En la noche del sábado último, Ezequiel Villanueva Moya (de 15 años), un novel periodista de la revista La Garganta Poderosa, salió de su casa en Villa 21 para visitar a su abuela, que vive en el mismo barrio. Cuando volvía a su casa, en momentos en que saludaba a su amigo Iván Navarro, un policía federal los interceptó. Éste relató que, de repente “yo me acerqué para darle un abrazo a Eze y un oficial, así, de la nada, directamente vino y me pegó una trompada”.
La requisa sobre las pertenencias de ambos jóvenes no arrojó resultado negativo, por lo que el policía los dejó partir, pero a unos pocos metros de allí volvieron a ser detenidos, esta vez por tres móviles de Prefectura Naval Argentina, cada uno de ellos ocupado por cuatro efectivos. Los jóvenes prosiguieron relatando que “nos tiraron adentro de un coche y nos llevaron hasta la garita de Osvaldo Cruz e Iguazú para cagarnos a palos”.
Luego los prefectos, siempre según la narración de los niños, “nos subieron a otro auto, pero primero nos taparon la cabeza y nos obligaron a sentarnos uno encima del otro”. Desde allí los llevaron hasta un descampado cercano al Riachuelo, detrás de una fábrica, sobre el Camino de Sirga.

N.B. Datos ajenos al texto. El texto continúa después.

[src/rtl/encoder_8b10b_if.sv]
// Byte-in / symbol-out bundle for encoder_8b10b.
// k_i exists only when ENC8B10B_KCHAR_EN is defined.
interface encoder_8b10b_if;
  logic       enable_i;
  logic       valid_i;
  logic [7:0] data_i;
`ifdef ENC8B10B_KCHAR_EN
  logic       k_i;
`endif
  logic [9:0] out10b_o;

`ifdef ENC8B10B_KCHAR_EN
  modport master (output enable_i, valid_i, data_i, k_i, input out10b_o);
  modport slave  (input enable_i, valid_i, data_i, k_i, output out10b_o);
`else
  modport master (output enable_i, valid_i, data_i, input out10b_o);
  modport slave  (input enable_i, valid_i, data_i, output out10b_o);
`endif
endinterface

[src/rtl/encoder_8b10b.sv]
// 8b/10b line encoder with running disparity; idles as K28.5.
// Optional control-character input enabled by ENC8B10B_KCHAR_EN.
module encoder_8b10b (
  input  logic             clk_i,
  input  logic             rst_ni,
  encoder_8b10b_if.slave   bus
);

  logic [9:0] out10b_q, out10b_d;
  logic       rd_q, rd_d;
  logic       isK;
  logic [4:0] xVal;
  logic [2:0] yVal;
  logic [5:0] code6Neg, sym6;
  logic [3:0] code4Neg, sym4;
  logic       unbal6, unbal4, rdMid, useAlt;

`ifdef ENC8B10B_KCHAR_EN
  logic kSupported;
  assign kSupported = (bus.data_i[4:0] == 5'd28) ||
                      ((bus.data_i[7:5] == 3'd7) &&
                       ((bus.data_i[4:0] == 5'd23) || (bus.data_i[4:0] == 5'd27) ||
                        (bus.data_i[4:0] == 5'd29) || (bus.data_i[4:0] == 5'd30)));
`endif

  // Idle and unsupported control characters both collapse to K28.5.
  always_comb begin
    isK  = 1'b0;
    xVal = bus.data_i[4:0];
    yVal = bus.data_i[7:5];
    if (!bus.valid_i) begin
      isK  = 1'b1;
      xVal = 5'd28;
      yVal = 3'd5;
    end
`ifdef ENC8B10B_KCHAR_EN
    else if (bus.k_i) begin
      isK = 1'b1;
      if (!kSupported) begin
        xVal = 5'd28;
        yVal = 3'd5;
      end
    end
`endif
  end

  // 5b/6b lookup in its RD- form; RD+ is the complement when the code is unbalanced or D.7.
  always_comb begin
    code6Neg = 6'b000000;
    case (xVal)
      5'd0:  code6Neg = 6'b100111;
      5'd1:  code6Neg = 6'b011101;
      5'd2:  code6Neg = 6'b101101;
      5'd3:  code6Neg = 6'b110001;
      5'd4:  code6Neg = 6'b110101;
      5'd5:  code6Neg = 6'b101001;
      5'd6:  code6Neg = 6'b011001;
      5'd7:  code6Neg = 6'b111000;
      5'd8:  code6Neg = 6'b111001;
      5'd9:  code6Neg = 6'b100101;
      5'd10: code6Neg = 6'b010101;
      5'd11: code6Neg = 6'b110100;
      5'd12: code6Neg = 6'b001101;
      5'd13: code6Neg = 6'b101100;
      5'd14: code6Neg = 6'b011100;
      5'd15: code6Neg = 6'b010111;
      5'd16: code6Neg = 6'b011011;
      5'd17: code6Neg = 6'b100011;
      5'd18: code6Neg = 6'b010011;
      5'd19: code6Neg = 6'b110010;
      5'd20: code6Neg = 6'b001011;
      5'd21: code6Neg = 6'b101010;
      5'd22: code6Neg = 6'b011010;
      5'd23: code6Neg = 6'b111010;
      5'd24: code6Neg = 6'b110011;
      5'd25: code6Neg = 6'b100110;
      5'd26: code6Neg = 6'b010110;
      5'd27: code6Neg = 6'b110110;
      5'd28: code6Neg = isK ? 6'b001111 : 6'b001110;
      5'd29: code6Neg = 6'b101110;
      5'd30: code6Neg = 6'b011110;
      5'd31: code6Neg = 6'b101011;
      default: code6Neg = 6'b000000;
    endcase
    unbal6 = ($countones(code6Neg) != 3);
    sym6   = (rd_q && (unbal6 || (xVal == 5'd7 && !isK))) ? ~code6Neg : code6Neg;
    rdMid  = rd_q ^ unbal6;
  end

  // 3b/4b lookup keyed on the disparity left by the 6b sub-block.
  always_comb begin
    code4Neg = 4'b0000;
    useAlt   = rd_q ? ((xVal == 5'd11) || (xVal == 5'd13) || (xVal == 5'd14))
                    : ((xVal == 5'd17) || (xVal == 5'd18) || (xVal == 5'd20));
    if (isK) begin
      case (yVal)
        3'd0: code4Neg = 4'b1011;
        3'd1: code4Neg = 4'b0110;
        3'd2: code4Neg = 4'b1010;
        3'd3: code4Neg = 4'b1100;
        3'd4: code4Neg = 4'b1101;
        3'd5: code4Neg = 4'b0101;
        3'd6: code4Neg = 4'b1001;
        3'd7: code4Neg = 4'b0111;
        default: code4Neg = 4'b0000;
      endcase
    end else begin
      case (yVal)
        3'd0: code4Neg = 4'b1011;
        3'd1: code4Neg = 4'b1001;
        3'd2: code4Neg = 4'b0101;
        3'd3: code4Neg = 4'b1100;
        3'd4: code4Neg = 4'b1101;
        3'd5: code4Neg = 4'b1010;
        3'd6: code4Neg = 4'b0110;
        3'd7: code4Neg = useAlt ? 4'b0111 : 4'b1110;
        default: code4Neg = 4'b0000;
      endcase
    end
    unbal4 = ($countones(code4Neg) != 2);
    sym4   = (rdMid && (isK || unbal4 || yVal == 3'd3)) ? ~code4Neg : code4Neg;
    rd_d   = rdMid ^ unbal4;
  end

  assign out10b_d = {sym6, sym4};

  // Disabled cycles blank the line but keep the disparity for the next symbol.
  always_ff @(posedge clk_i) begin
    if (!rst_ni) begin
      out10b_q <= 10'b0;
      rd_q     <= 1'b0;
    end else if (!bus.enable_i) begin
      out10b_q <= 10'b0;
    end else begin
      out10b_q <= out10b_d;
      rd_q     <= rd_d;
    end
  end

  assign bus.out10b_o = out10b_q;

endmodule

[src/flat_wrapper.sv]
// flat-port wrapper written by rule: the top's interface ports become plain ports
module encoder_8b10b_flat 
  (clk_i, rst_ni, bus_enable_i, bus_valid_i, bus_data_i, bus_out10b_o);
  encoder_8b10b_if bus_i ();
  input  logic clk_i;
  input  logic rst_ni;
  input wire logic [$bits(bus_i.enable_i)-1:0] bus_enable_i;
  input wire logic [$bits(bus_i.valid_i)-1:0] bus_valid_i;
  input wire logic [$bits(bus_i.data_i)-1:0] bus_data_i;
  output wire logic [$bits(bus_i.out10b_o)-1:0] bus_out10b_o;
  assign bus_i.enable_i = bus_enable_i;
  assign bus_i.valid_i = bus_valid_i;
  assign bus_i.data_i = bus_data_i;
  assign bus_out10b_o = bus_i.out10b_o;
  encoder_8b10b u_core (.clk_i(clk_i), .rst_ni(rst_ni), .bus(bus_i));
endmodule
[config.mk]
export PLATFORM = sky130hd
export DESIGN_NAME = encoder_8b10b_flat
export DESIGN_NICKNAME = d
export VERILOG_FILES = /design/src/rtl/encoder_8b10b_if.sv /design/src/rtl/encoder_8b10b.sv /design/src/flat_wrapper.sv
export SDC_FILE = /design/constraint.sdc
export NUM_CORES = 1
export LEC_CHECK = 0
export CORE_MARGIN = 5
export CORE_UTILIZATION = 51
export CTS_CLUSTER_DIAMETER = 80
export DETAILED_ROUTE_END_ITERATION = 8
export HOLD_SLACK_MARGIN = 0.08
export PLACE_DENSITY = 0.84
export SYNTH_ARGS = -nofsm -noshare
export SYNTH_HDL_FRONTEND = slang
export SYNTH_SLANG_ARGS = --single-unit
[constraint.sdc]
create_clock -name clk_i -period 5.5 [get_ports clk_i]
set_clock_uncertainty 0.2 [all_clocks]
set_input_delay 1.1 -clock clk_i [delete_from_list [all_inputs] [get_ports clk_i]]
set_output_delay 1.1 -clock clk_i [all_outputs]
set_load 0.05 [all_outputs]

“Cuando ya había unos 10 prefectos, uno dijo que nos iban a matar, porque total nadie nos iba a reclamar”, continuó con su denuncia Iván, que recibió, junto a su ocasional compañero, una serie de golpes en la cara y de palazos en las piernas. “Nos obligaron a tirarnos al piso y hacer flexiones de brazos, hasta que uno le saltó sobre la espalda a Ezequiel y otro me preguntó a mí dónde quería el tiro”.
El chico describió el estado de los represores como “alterados, como sacados, nos esposaron a un caño y dispararon varios tiros al aire, mientras nos quitaban las camperas que supuestamente habíamos robado”.

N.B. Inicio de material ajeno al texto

## config.mk

```make
export PLATFORM = sky130hd
export DESIGN_NAME = wb_interconnect
export DESIGN_NICKNAME = d
export VERILOG_FILES = /design/src/rtl/wb_interconnect_pkg.sv /design/src/rtl/wb_addr_decode.sv /design/src/rtl/wb_interconnect.sv
export SDC_FILE = /design/constraint.sdc
export NUM_CORES = 1
export LEC_CHECK = 0
export ABC_AREA = 1
export BUFFER_PORTS_ARGS = -buffer_cell sky130_fd_sc_hd__buf_2
export CAP_MARGIN = 20
export CORE_AREA = 2 2 107 109
export CTS_CLUSTER_DIAMETER = 80
export DETAILED_ROUTE_END_ITERATION = 7
export DIE_AREA = 0 0 109 111
export PLACE_DENSITY = 0.74
export SYNTH_ARGS = -nofsm -noshare
export SYNTH_HDL_FRONTEND = slang
export SYNTH_SLANG_ARGS = --single-unit
```

## constraint.sdc

```tcl
create_clock -name clock -period 4.5 [get_ports clock]
set_input_delay 0.225 -clock clock [delete_from_list [all_inputs] [get_ports clock]]
set_output_delay 0.225 -clock clock [all_outputs]
set_load 0.03 [all_outputs]
```

## src/rtl/wb_interconnect_pkg.sv

```systemverilog
// Shared definitions for the Wishbone interconnect: FSM state encoding,
// default error data word and the watchdog width helper.
package wb_interconnect_pkg;

    typedef enum logic [1:0] {
        ST_IDLE   = 2'd0,
        ST_ACTIVE = 2'd1,
        ST_ERR    = 2'd2
    } wb_state_t;

    localparam logic [31:0] DEFAULT_ERR_DATA = 32'hDEAD_BEEF;

    // Counter width able to hold 0..timeout, never narrower than one bit.
    function automatic int wdog_width(input int timeout);
        int w;
        w = $clog2(timeout + 1);
        if (w < 1) begin
            w = 1;
        end
        return w;
    endfunction

endpackage

```

## src/rtl/wb_addr_decode.sv

```systemverilog
// Combinational priority address decoder: reports whether any window matches
// and the index of the lowest-numbered matching slave.
module wb_addr_decode #(
    parameter int N_SLAVES   = 2,
    parameter int ADDR_WIDTH = 32,
    parameter int IDX_WIDTH  = (N_SLAVES > 1) ? $clog2(N_SLAVES) : 1,
    parameter logic [N_SLAVES*ADDR_WIDTH-1:0] SLAVE_BASE = '0,
    parameter logic [N_SLAVES*ADDR_WIDTH-1:0] SLAVE_MASK = '0
) (
    input  logic [ADDR_WIDTH-1:0] adr,
    output logic                  hit,
    output logic [IDX_WIDTH-1:0]  idx
);

    logic [N_SLAVES-1:0] hits;

    genvar gi;
    generate
        for (gi = 0; gi < N_SLAVES; gi++) begin : g_hit
            assign hits[gi] = (adr & SLAVE_MASK[gi*ADDR_WIDTH +: ADDR_WIDTH])
                              == SLAVE_BASE[gi*ADDR_WIDTH +: ADDR_WIDTH];
        end
    endgenerate

    // Scan from the top down so the lowest matching index is the one kept.
    always_comb begin
        hit = |hits;
        idx = '0;
        for (int k = N_SLAVES - 1; k >= 0; k--) begin
            if (hits[k]) begin
                idx = k[IDX_WIDTH-1:0];
            end
        end
    end

endmodule

```

## src/rtl/wb_interconnect.sv

```systemverilog
// Single-master, N-slave Wishbone classic interconnect with registered decode,
// per-transfer watchdog and bus-error termination of unmapped or hung accesses.
module wb_interconnect
    import wb_interconnect_pkg::*;
#(
    parameter int N_SLAVES       = 2,
    parameter int ADDR_WIDTH     = 32,
    parameter int DATA_WIDTH     = 32,
    parameter logic [N_SLAVES*ADDR_WIDTH-1:0] SLAVE_BASE = {32'h1000_0000, 32'h0000_0000},
    parameter logic [N_SLAVES*ADDR_WIDTH-1:0] SLAVE_MASK = {32'hFFFF_F000, 32'hFFFF_0000},
    parameter int TIMEOUT_CYCLES = 255,
    parameter logic [DATA_WIDTH-1:0] ERR_DATA = DATA_WIDTH'(DEFAULT_ERR_DATA)
) (
    input  logic                           clock,
    input  logic                           reset,
    input  logic [ADDR_WIDTH-1:0]          m_adr,
    input  logic [DATA_WIDTH-1:0]          m_datwr,
    output logic [DATA_WIDTH-1:0]          m_datrd,
    input  logic                           m_we,
    input  logic [DATA_WIDTH/8-1:0]        m_sel,
    input  logic                           m_stb,
    input  logic                           m_cyc,
    output logic                           m_ack,
    output logic                           m_err,
    output logic [ADDR_WIDTH-1:0]          s_adr,
    output logic [DATA_WIDTH-1:0]          s_datwr,
    output logic                           s_we,
    output logic [DATA_WIDTH/8-1:0]        s_sel,
    output logic [N_SLAVES-1:0]            s_cyc,
    output logic [N_SLAVES-1:0]            s_stb,
    input  logic [N_SLAVES*DATA_WIDTH-1:0] s_datrd,
    input  logic [N_SLAVES-1:0]            s_ack,
    output logic [ADDR_WIDTH-1:0]          err_adr,
    output logic                           err_timeout
);

    localparam int IDX_WIDTH  = (N_SLAVES > 1) ? $clog2(N_SLAVES) : 1;
    localparam int WDOG_WIDTH = wdog_width(TIMEOUT_CYCLES);
    localparam logic [WDOG_WIDTH-1:0] WDOG_LAST = WDOG_WIDTH'(TIMEOUT_CYCLES - 1);

    wb_state_t               state_reg, state_next;
    logic [IDX_WIDTH-1:0]    sel_reg;
    logic [WDOG_WIDTH-1:0]   wdog_reg;
    logic [ADDR_WIDTH-1:0]   err_adr_reg;
    logic                    err_timeout_reg;

    logic                    dec_hit;
    logic [IDX_WIDTH-1:0]    dec_idx;
    logic                    sel_ack;
    logic                    timeout_hit;
    logic                    req;
    logic [DATA_WIDTH-1:0]   slave_rd [N_SLAVES];

    wb_addr_decode #(
        .N_SLAVES   (N_SLAVES),
        .ADDR_WIDTH (ADDR_WIDTH),
        .IDX_WIDTH  (IDX_WIDTH),
        .SLAVE_BASE (SLAVE_BASE),
        .SLAVE_MASK (SLAVE_MASK)
    ) u_decode (
        .adr (m_adr),
        .hit (dec_hit),
        .idx (dec_idx)
    );

    genvar gi;
    generate
        for (gi = 0; gi < N_SLAVES; gi++) begin : g_rd
            assign slave_rd[gi] = s_datrd[gi*DATA_WIDTH +: DATA_WIDTH];
        end
    endgenerate

    assign s_adr       = m_adr;
    assign s_datwr     = m_datwr;
    assign s_we        = m_we;
    assign s_sel       = m_sel;
    assign err_adr     = err_adr_reg;
    assign err_timeout = err_timeout_reg;
    assign req         = m_cyc & m_stb;
    assign timeout_hit = (TIMEOUT_CYCLES != 0) && (wdog_reg == WDOG_LAST);

    always_comb begin
        state_next = state_reg;
        s_cyc      = '0;
        s_stb      = '0;
        m_ack      = 1'b0;
        m_err      = 1'b0;
        m_datrd    = '0;
        sel_ack    = s_ack[sel_reg];
        case (state_reg)
            ST_IDLE: begin
                if (req) begin
                    state_next = dec_hit ? ST_ACTIVE : ST_ERR;
                end
            end
            ST_ACTIVE: begin
                s_cyc[sel_reg] = m_cyc;
                s_stb[sel_reg] = m_stb;
                // An abort outranks a late ack; an ack outranks the watchdog.
                if (!m_cyc) begin
                    state_next = ST_IDLE;
                end else if (sel_ack) begin
                    m_ack      = 1'b1;
                    m_datrd    = slave_rd[sel_reg];
                    state_next = ST_IDLE;
                end else if (timeout_hit) begin
                    state_next = ST_ERR;
                end
            end
            ST_ERR: begin
                m_err      = 1'b1;
                m_datrd    = ERR_DATA;
                state_next = ST_IDLE;
            end
            default: begin
                state_next = ST_IDLE;
            end
        endcase
    end

    always_ff @(posedge clock or negedge reset) begin
        if (!reset) begin
            state_reg       <= ST_IDLE;
            sel_reg         <= '0;
            wdog_reg        <= '0;
            err_adr_reg     <= '0;
            err_timeout_reg <= 1'b0;
        end else begin
            state_reg <= state_next;
            if (state_reg == ST_IDLE && req) begin
                if (dec_hit) begin
                    sel_reg <= dec_idx;
                end else begin
                    err_adr_reg     <= m_adr;
                    err_timeout_reg <= 1'b0;
                end
            end
            if (state_reg == ST_ACTIVE && state_next == ST_ERR) begin
                err_adr_reg     <= m_adr;
                err_timeout_reg <= 1'b1;
            end
            if (state_reg == ST_ACTIVE && state_next == ST_ACTIVE) begin
                wdog_reg <= wdog_reg + 1'b1;
            end else begin
                wdog_reg <= '0;
            end
        end
    end

endmodule
```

Invirtiendo los roles, los soldados de la nada “se reían cuando nos ponían un cuchillo en el cuello y nos decían que también les parecían lindas nuestras zapatillas, nuestras cadenitas. Nos sacaron todo”, se lamentó el joven.
Cuando llegaron a un lugar situado a unas cuadras de la Parroquia Caacupé, uno de los arrojados servidores del orden le puso el arma en la nuca a Navarro y le espetó: “Dale, un Padre Nuestro para que no te mate, dale”, en tren de traspasarle su miedo. Finalmente, les soltaron las manos a Navarro y a Villanueva Moya y, encañonándolos con una escopeta los obligaron a irse corriendo. “Corran rápido o van a ser boleta”, les gritaron los esforzados militares, en tren de dusosa diversión.
Luego, los chicos corrieron, efectivamente, hasta sus casas y a continuación se dirigieron a la Procuradoría contra la Violencia Institucional. Luego se presentaron ante la fiscalía de Pompeya para declarar y en ese lugar tuvieron un encuentro inesperado. Allí se encontraba cumpliendo con su deber el prefecto Leandro Adolfo Antúnez, uno de sus agresores del sábado en la noche.
Los jóvenes lo denunciaron e inmediatamente el fiscal Marcelo Munilla Lacasa pidió que fuera detenido, a la vez que solicitó también la suspensión de los demás integrantes de la patrulla que los había torturado.
Lo que quedó, además del sinsentido represivo, fue el miedo de los familiares, que quedaron sumidos en la indefensión. Estos episodios suelen sucederse habitualmente por estos días y, si las autoridades hacen la vista gorda, las fuerzas de seguridad se dedican a intimidar a los testigos e incluso, hay antecedentes de supuestos agentes de la ley que han asesinado a quienes los denunciaron. Incluso, hace poco, en Bariloche mataron a un policía que avanzó demasiado en una causa en la que estaba involucrado el hijo de un alto oficial.